**Task objective:**
Tally the lines of the data that include the word "parameter". Only the number is to be returned.

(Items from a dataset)
Source: an optimization exercise on an open RTL-to-GDS flow (aim: a short achievable clock period and few clock cycles). Production flows keep margins and buffers that such runs may drop.
Only simulation tests tie the RTL to the original design; equivalence was not proved.
Power figures rest on the tool's default switching activity, not on a simulated workload.

==> flow/design.v <==
module ALU(
    input  logic [7:0] reg_1,
    input  logic [7:0] reg_2,
    input  logic [2:0] op,
    output logic [7:0] out
);
    always_comb begin
        case (op)
            3'd0: out = reg_1 + reg_2;
            3'd1: out = reg_1 - reg_2;
            3'd2: out = reg_1 & reg_2;
            3'd3: out = reg_1 | reg_2;
            3'd4: out = {7'd0, reg_1 < reg_2};
            3'd5: out = reg_1 ^ reg_2;
            3'd6: out = reg_1 << reg_2[2:0];
            default: out = reg_1 >> reg_2[2:0];
        endcase
    end
endmodule
module reg_file (
    input  logic       clk,
    input  logic       reset,
    input  logic       we,
    input  logic [2:0] RS, RT, RD,
    input  logic [7:0] RD_data,
    output logic [7:0] RS_data, RT_data
);
    logic [7:0] file [1:7];
    always_ff @(posedge clk) begin
        for (int i = 1; i < 8; i++) begin
            if (reset) file[i] <= 8'd0;
            else if (we && RD == i[2:0]) file[i] <= RD_data;
        end
    end
    assign RS_data = (RS == 3'd0) ? 8'd0 : file[RS];
    assign RT_data = (RT == 3'd0) ? 8'd0 : file[RT];
endmodule
module core #(
    parameter logic [7:0] pc_start = 8'd0,
    parameter int WBD = 8,            
    parameter int WBW = 3,            
    parameter int NDC = 8,            
    parameter int DPW = 3             
) (
    input  logic        clk,
    input  logic        reset,
    input  logic [63:0][31:0] cw,
    input  logic [63:0][3:0]  cv,
    input  logic [63:0][3:0]  mn,
    input  logic [63:0]       comp,
    input  logic [63:0]       jmpw,
    input  logic [63:0]       comp_n, jmpw_n,
    output logic [5:0]  lwa,
    input  logic [31:0] lw,
    input  logic [3:0]  lwv,
    input  logic        port_rd,
    input  logic [8:0]  port_addr,
    input  logic [7:0]  port_data,
    input  logic        nx_rd,
    input  logic [8:0]  nx_a,
    output logic [5:0]  fa,
    output logic        wq_v,
    output logic [8:0]  wq_a,
    output logic        hd_v,
    output logic [8:0]  hd_a,
    output logic [7:0]  hd_d,
    output logic        dr_urg,       
    input  logic        pop
);
    localparam logic [5:0] O_ALU = 6'd0, O_JMP = 6'd2, O_JEQ = 6'd4, O_ALUI = 6'd8,
                           O_LOAD = 6'd32, O_STORE = 6'd40;
    logic [7:0]  fpc;          
    logic [5:0]  fa_r;         
    logic [63:0] fsel;         
    logic [1:0]  uph;          
    logic [31:0] tmp, tmp2;
    logic        fq_v;
    logic [31:0] fq;
    logic [7:0]  fq_pc;
    logic        fq_rd;        
    logic        e_v, e_alu, e_jeq, e_pt, e_ld, e_st, e_we;
    logic [2:0]  e_cur, e_wa;
    logic [7:0]  e_a, e_b, e_tgt;
    logic [8:0]  e_ad;
    logic [31:0] e_ldw;
    logic [3:0]  e_ldv;
    logic [NDC-1:0] e_dhv;     
    logic        fe_r, fd_r, tk_r;
    logic [2:0]  aop;
    function automatic logic [63:0] onehot(input logic [5:0] w);
        onehot = 64'd1 << w;
    endfunction
    logic [7:0] y;
    ALU alu(.reg_1(e_a), .reg_2(e_b), .op(e_cur), .out(y));
    logic [WBD-1:0][16:0] wb;
    logic [WBD-1:0]       wbv;
    logic [WBW-1:0]       wh, wt;
    logic [WBW:0]         wn;
    wire wb_full = (wn == WBD);
    assign hd_v = (wn != 0);
    assign hd_a = wb[wh][16:8];
    assign hd_d = wb[wh][7:0];
    logic [WBD-1:0] wbm;
    always_comb for (int i = 0; i < WBD; i++) wbm[i] = wbv[i] && (wb[i][16:8] == e_ad);
    wire wb_hit = |wbm;
    logic [NDC-1:0]       dv;
    logic [NDC-1:0][8:0]  dt;
    logic [NDC-1:0][7:0]  dd;
    logic [DPW-1:0]       dptr;
    wire dhit = |e_dhv;
    logic [7:0] dhd;
    always_comb begin
        dhd = 8'd0;
        for (int i = 0; i < NDC; i++) dhd = dhd | (dd[i] & {8{e_dhv[i]}});
    end
    wire       fwd = tk_r ? fd_r : fe_r;      
    wire       ld_code = !e_ad[8];
    wire [7:0] lcb = e_ldw[31 - 8 * e_ad[1:0] -: 8];
    wire       lcv = e_ldv[e_ad[1:0]];
    wire       ld_ready = (ld_code ? lcv : dhit) || fwd;
    wire [7:0] ldd = ld_code ? (lcv ? lcb : port_data) : (dhit ? dhd : port_data);
    wire st_ok  = !wb_full;
    wire stall  = e_v && ((e_ld && !ld_ready) || (e_st && !st_ok));
    wire e_done = e_v && !stall;
    wire taken  = e_v && e_jeq && !e_pt && (e_a == e_b);
    wire [7:0] e_res = e_ld ? ldd : y;
    wire st_en  = e_v && e_st && st_ok;
    wire ld_fill = e_v && e_ld && !ld_code && !dhit && fwd;
    wire d_alloc = (st_en && !dhit) || ld_fill;
    wire [5:0] op  = fq[31:26];
    wire [2:0] rs  = fq[23:21];
    wire [2:0] rt  = fq[18:16];
    wire [2:0] rd  = fq[13:11];
    wire [5:0] fn  = fq[5:0];
    wire [7:0] imm = fq[7:0];
    wire [8:0] ad  = fq[8:0];
    logic [7:0] A0, B0;
    reg_file register_file(
        .clk(clk), .reset(reset), .we(e_v && e_we),
        .RS(rs), .RT(rt), .RD(e_wa),
        .RD_data(e_res), .RS_data(A0), .RT_data(B0)
    );
    wire [7:0] A = (e_v && e_we && e_wa == rs) ? e_res : A0;
    wire [7:0] B = (e_v && e_we && e_wa == rt) ? e_res : B0;
    logic       fk;
    logic [2:0] fcode;
    always_comb begin
        fk = 1'b1;
        case (fn)
            6'd32: fcode = 3'd0;
            6'd34: fcode = 3'd1;
            6'd36: fcode = 3'd2;
            6'd37: fcode = 3'd3;
            6'd42: fcode = 3'd4;
            6'd38: fcode = 3'd5;
            6'd4:  fcode = 3'd6;
            6'd7:  fcode = 3'd7;
            default: begin fcode = 3'd0; fk = 1'b0; end
        endcase
    end
    wire d_alu  = (op == O_ALU);
    wire [2:0] aop_n = (e_v && e_alu) ? e_cur : (e_v && e_jeq) ? 3'd5 : aop;
    wire d_alui = (op == O_ALUI);
    wire d_ld   = (op == O_LOAD) && (rt != 3'd0);     
    wire [2:0] d_wa = d_alu ? rd : rt;
    wire d_same  = (op == O_JEQ) && (rs == rt);
    wire d_redir = fq_v && d_same && !fq_rd;
    wire [7:0] d_tgt = fq_pc + imm;
    logic [NDC-1:0] d_dhv;
    always_comb for (int i = 0; i < NDC; i++)
        d_dhv[i] = (d_alloc && dptr == i[DPW-1:0]) ? (e_ad == ad) : (dv[i] && dt[i] == ad);
    assign lwa = ad[7:2];
    assign fa = fa_r;
    wire [5:0]  fb = fa_r + 6'd1;
    wire [63:0] fsb = {fsel[62:0], fsel[63]};
    wire [63:0] fsb2 = {fsel[61:0], fsel[63:62]};
    logic        jq_v;
    logic [7:0]  jq_t;
    logic        fd_v;
    logic [7:0]  fd_t;
    logic [63:0] fd_sel;
    logic        fcq, fjq;
    logic [31:0] fw;
    logic [7:0]  nb3, n2b3;
    logic [3:0]  fvv, nvv, fmn, nmn;
    logic        fcomp, fjmp, njmp, n2jmp;
    always_comb begin
        fw = '0; nb3 = '0; n2b3 = '0; fvv = '0; nvv = '0; fmn = '0; nmn = '0;
        fcomp = 1'b0; fjmp = 1'b0; njmp = 1'b0; n2jmp = 1'b0;
        for (int w = 0; w < 64; w++) begin
            fw    = fw    | (cw[w] & {32{fsel[w]}});
            fvv   = fvv   | (cv[w] & {4{fsel[w]}});
            fmn   = fmn   | (mn[w] & {4{fsel[w]}});
            fcomp = fcomp | (comp[w] & fsel[w]);
            fjmp  = fjmp  | (jmpw[w] & fsel[w]);
            nb3   = nb3   | (cw[w][7:0] & {8{fsb[w]}});
            nvv   = nvv   | (cv[w] & {4{fsb[w]}});
            nmn   = nmn   | (mn[w] & {4{fsb[w]}});
            njmp  = njmp  | (jmpw[w] & fsb[w]);
            n2b3  = n2b3  | (cw[w][7:0] & {8{fsb2[w]}});
            n2jmp = n2jmp | (jmpw[w] & fsb2[w]);
        end
    end
    wire [1:0]  o = fpc[1:0];
    wire        aligned = (o == 2'd0);
    wire [63:0] cat = {tmp, tmp2};
    logic [31:0] uword;
    always_comb begin
        case (o)
            2'd1:    uword = cat[55:24];
            2'd2:    uword = cat[47:16];
            default: uword = cat[39:8];
        endcase
    end
    wire [3:0] lo_mask = (o == 2'd1) ? 4'b0001 : (o == 2'd2) ? 4'b0011 : (o == 2'd3) ? 4'b0111 : 4'b0000;
    wire       u_ready = &(fvv | lo_mask) && &(nvv | ~lo_mask);
    wire e_take  = !e_v || e_done;
    wire d_take  = fq_v && e_take;
    wire fq_free = !fq_v || d_take;
    wire a_go   = aligned && (uph == 2'd0) && fcq;        
    wire u_go   = (uph == 2'd2);                          
    wire f_jmp  = !jq_v && ((a_go && fjq) || (u_go && uword[31:26] == O_JMP));
    wire [7:0] f_jt = u_go ? uword[7:0] : fw[7:0];
    wire f_out  = !jq_v && (a_go || u_go) && !f_jmp && fq_free && !d_redir;
    wire [31:0] fword = u_go ? uword : fw;
    wire fold   = aligned && fd_v;
    wire u_adv  = !jq_v && !aligned && uph == 2'd0 && u_ready;
    wire f_jump = taken || d_redir || jq_v || (f_out && !u_go && fold);
    wire f_seq  = !f_jump && ((f_out && !u_go) || (!f_out && !f_jmp && u_adv));
    always_ff @(posedge clk) begin
        if (reset) begin
            fpc   <= pc_start;
            fa_r  <= pc_start[7:2];
            fsel  <= onehot(pc_start[7:2]);
            jq_v  <= 1'b0;
            fd_v  <= 1'b0;
            fcq   <= 1'b0;
            fjq   <= 1'b0;
            uph   <= 2'd0;
            fq_v  <= 1'b0;
            e_v   <= 1'b0;
            tk_r  <= 1'b0;
            fe_r  <= 1'b0;
            fd_r  <= 1'b0;
            aop   <= 3'd0;
            wh    <= '0;
            wt    <= '0;
            wn    <= '0;
            wbv   <= '0;
            dv    <= '0;
            dptr  <= '0;
        end else begin
            if (e_v && e_alu) aop <= e_cur;
            if (e_v && e_jeq) aop <= 3'd5;
            if (st_en) begin
                wb[wt] <= {e_ad, e_b};
                wt <= wt + 1'b1;
            end
            if (pop) wh <= wh + 1'b1;
            for (int i = 0; i < WBD; i++) begin
                if (st_en && wt == i[WBW-1:0]) wbv[i] <= 1'b1;
                else if (pop && wh == i[WBW-1:0]) wbv[i] <= 1'b0;
            end
            wn <= wn + st_en - pop;
            if (st_en && dhit) begin
                for (int i = 0; i < NDC; i++) if (e_dhv[i]) dd[i] <= e_b;
            end
            if (d_alloc) begin
                dv[dptr] <= 1'b1;
                dt[dptr] <= e_ad;
                dd[dptr] <= st_en ? e_b : port_data;
                dptr <= dptr + 1'b1;
            end
            tk_r <= d_take;
            fe_r <= nx_rd && (nx_a == e_ad);
            fd_r <= nx_rd && (nx_a == ad);
            if (d_take) begin
                e_v    <= !taken;
                e_alu  <= d_alu;
                e_jeq  <= (op == O_JEQ);
                e_pt   <= d_same;
                e_ld   <= d_ld;
                e_st   <= (op == O_STORE);
                e_we   <= (d_alu || d_alui || d_ld) && (d_wa != 3'd0);
                e_cur  <= (d_alu && fk) ? fcode : aop_n;
                e_wa   <= d_wa;
                e_a    <= A;
                e_b    <= d_alui ? imm : B;
                e_ad   <= ad;
                e_tgt  <= d_tgt;
                e_ldw  <= lw;
                e_ldv  <= lwv;
                e_dhv  <= d_dhv;
            end else if (e_done || taken) e_v <= 1'b0;
            if (taken) fq_v <= 1'b0;
            else if (f_out) begin
                fq_v  <= 1'b1;
                fq    <= fword;
                fq_pc <= fpc;
                fq_rd <= 1'b0;
            end else begin
                if (d_take) fq_v <= 1'b0;
                if (d_redir) fq_rd <= 1'b1;
            end
            jq_v <= !taken && !d_redir && f_jmp;
            jq_t <= f_jt;
            fd_v <= !f_jump && (f_seq ? n2jmp : njmp);
            if (taken) begin
                fcq <= |(comp_n & onehot(e_tgt[7:2]));
                fjq <= |(jmpw_n & onehot(e_tgt[7:2]));
            end else if (d_redir) begin
                fcq <= |(comp_n & onehot(d_tgt[7:2]));
                fjq <= |(jmpw_n & onehot(d_tgt[7:2]));
            end else if (jq_v) begin
                fcq <= 1'b0;
                fjq <= 1'b0;
            end else if (f_out && !u_go && fold) begin
                fcq <= |(comp_n & fd_sel);
                fjq <= |(jmpw_n & fd_sel);
            end else if (f_seq) begin
                fcq <= |(comp_n & fsb);
                fjq <= |(jmpw_n & fsb);
            end else begin
                fcq <= |(comp_n & fsel);
                fjq <= |(jmpw_n & fsel);
            end
            fd_t <= f_seq ? n2b3 : nb3;
            fd_sel <= onehot(f_seq ? n2b3[7:2] : nb3[7:2]);
            if (taken) begin
                fpc  <= e_tgt;
                fa_r <= e_tgt[7:2];
                fsel <= onehot(e_tgt[7:2]);
                uph  <= 2'd0;
            end else if (d_redir) begin
                fpc  <= d_tgt;
                fa_r <= d_tgt[7:2];
                fsel <= onehot(d_tgt[7:2]);
                uph  <= 2'd0;
            end else if (jq_v) begin
                fpc  <= jq_t;
                fa_r <= jq_t[7:2];
                fsel <= onehot(jq_t[7:2]);
                uph  <= 2'd0;
            end else if (f_jmp) begin
                uph  <= 2'd0;
            end else if (f_out) begin
                uph <= 2'd0;
                if (u_go) begin
                    fpc <= fpc + 8'd4;           
                end else if (fold) begin
                    fpc  <= fd_t;
                    fa_r <= fd_t[7:2];
                    fsel <= fd_sel;
                end else begin
                    fpc  <= fpc + 8'd4;
                    fa_r <= fb;
                    fsel <= fsb;
                end
            end else if (u_adv) begin
                tmp  <= fw;
                uph  <= 2'd1;
                fa_r <= fb;
                fsel <= fsb;
            end else if (uph == 2'd1) begin
                tmp2 <= fw;
                uph  <= 2'd2;
            end
        end
    end
    wire       xa_p = port_rd && !port_addr[8] && (port_addr[7:2] == fa_r);
    wire       xb_p = port_rd && !port_addr[8] && (port_addr[7:2] == fb);
    wire       xa_w = wq_v && !wq_a[8] && (wq_a[7:2] == fa_r);
    wire       xb_w = wq_v && !wq_a[8] && (wq_a[7:2] == fb);
    wire [3:0] ea = (xa_p ? (4'b0001 << port_addr[1:0]) : 4'b0000) | (xa_w ? (4'b0001 << wq_a[1:0]) : 4'b0000);
    wire [3:0] eb = (xb_p ? (4'b0001 << port_addr[1:0]) : 4'b0000) | (xb_w ? (4'b0001 << wq_a[1:0]) : 4'b0000);
    function automatic logic [2:0] pick(input logic [3:0] m);
        if (m[0])      pick = 3'b100;
        else if (m[3]) pick = 3'b111;
        else if (m[1]) pick = 3'b101;
        else if (m[2]) pick = 3'b110;
        else           pick = 3'b000;
    endfunction
    wire [3:0] m0 = (aligned ? fmn : (~lo_mask & ~fvv)) & ~ea;
    wire [3:0] m1 = (aligned ? nmn : (lo_mask & ~nvv)) & ~eb;
    wire [2:0] p0 = pick(m0);
    wire [2:0] p1 = pick(m1);
    wire ld_pend = wq_v && (wq_a == e_ad);
    wire ld_miss = e_v && e_ld && !fwd && !ld_pend &&
                   (ld_code ? !lcv : (!dhit && !wb_hit));
    always_ff @(posedge clk) begin
        if (reset) begin
            wq_v <= 1'b0;
            wq_a <= 9'd0;
            dr_urg <= 1'b0;
        end else begin
            dr_urg <= e_v && ((e_st && wb_full) || (e_ld && !ld_code && !dhit && wb_hit));
            wq_v <= 1'b0;
            if (ld_miss) begin
                wq_v <= 1'b1;
                wq_a <= e_ad;
            end else if (uph == 2'd0 && p0[2]) begin
                wq_v <= 1'b1;
                wq_a <= {1'b0, fa_r, p0[1:0]};
            end else if (uph == 2'd0 && p1[2] && (!aligned || !fjmp)) begin
                wq_v <= 1'b1;
                wq_a <= {1'b0, fb, p1[1:0]};
            end
        end
    end
endmodule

**Answer to this task:**
5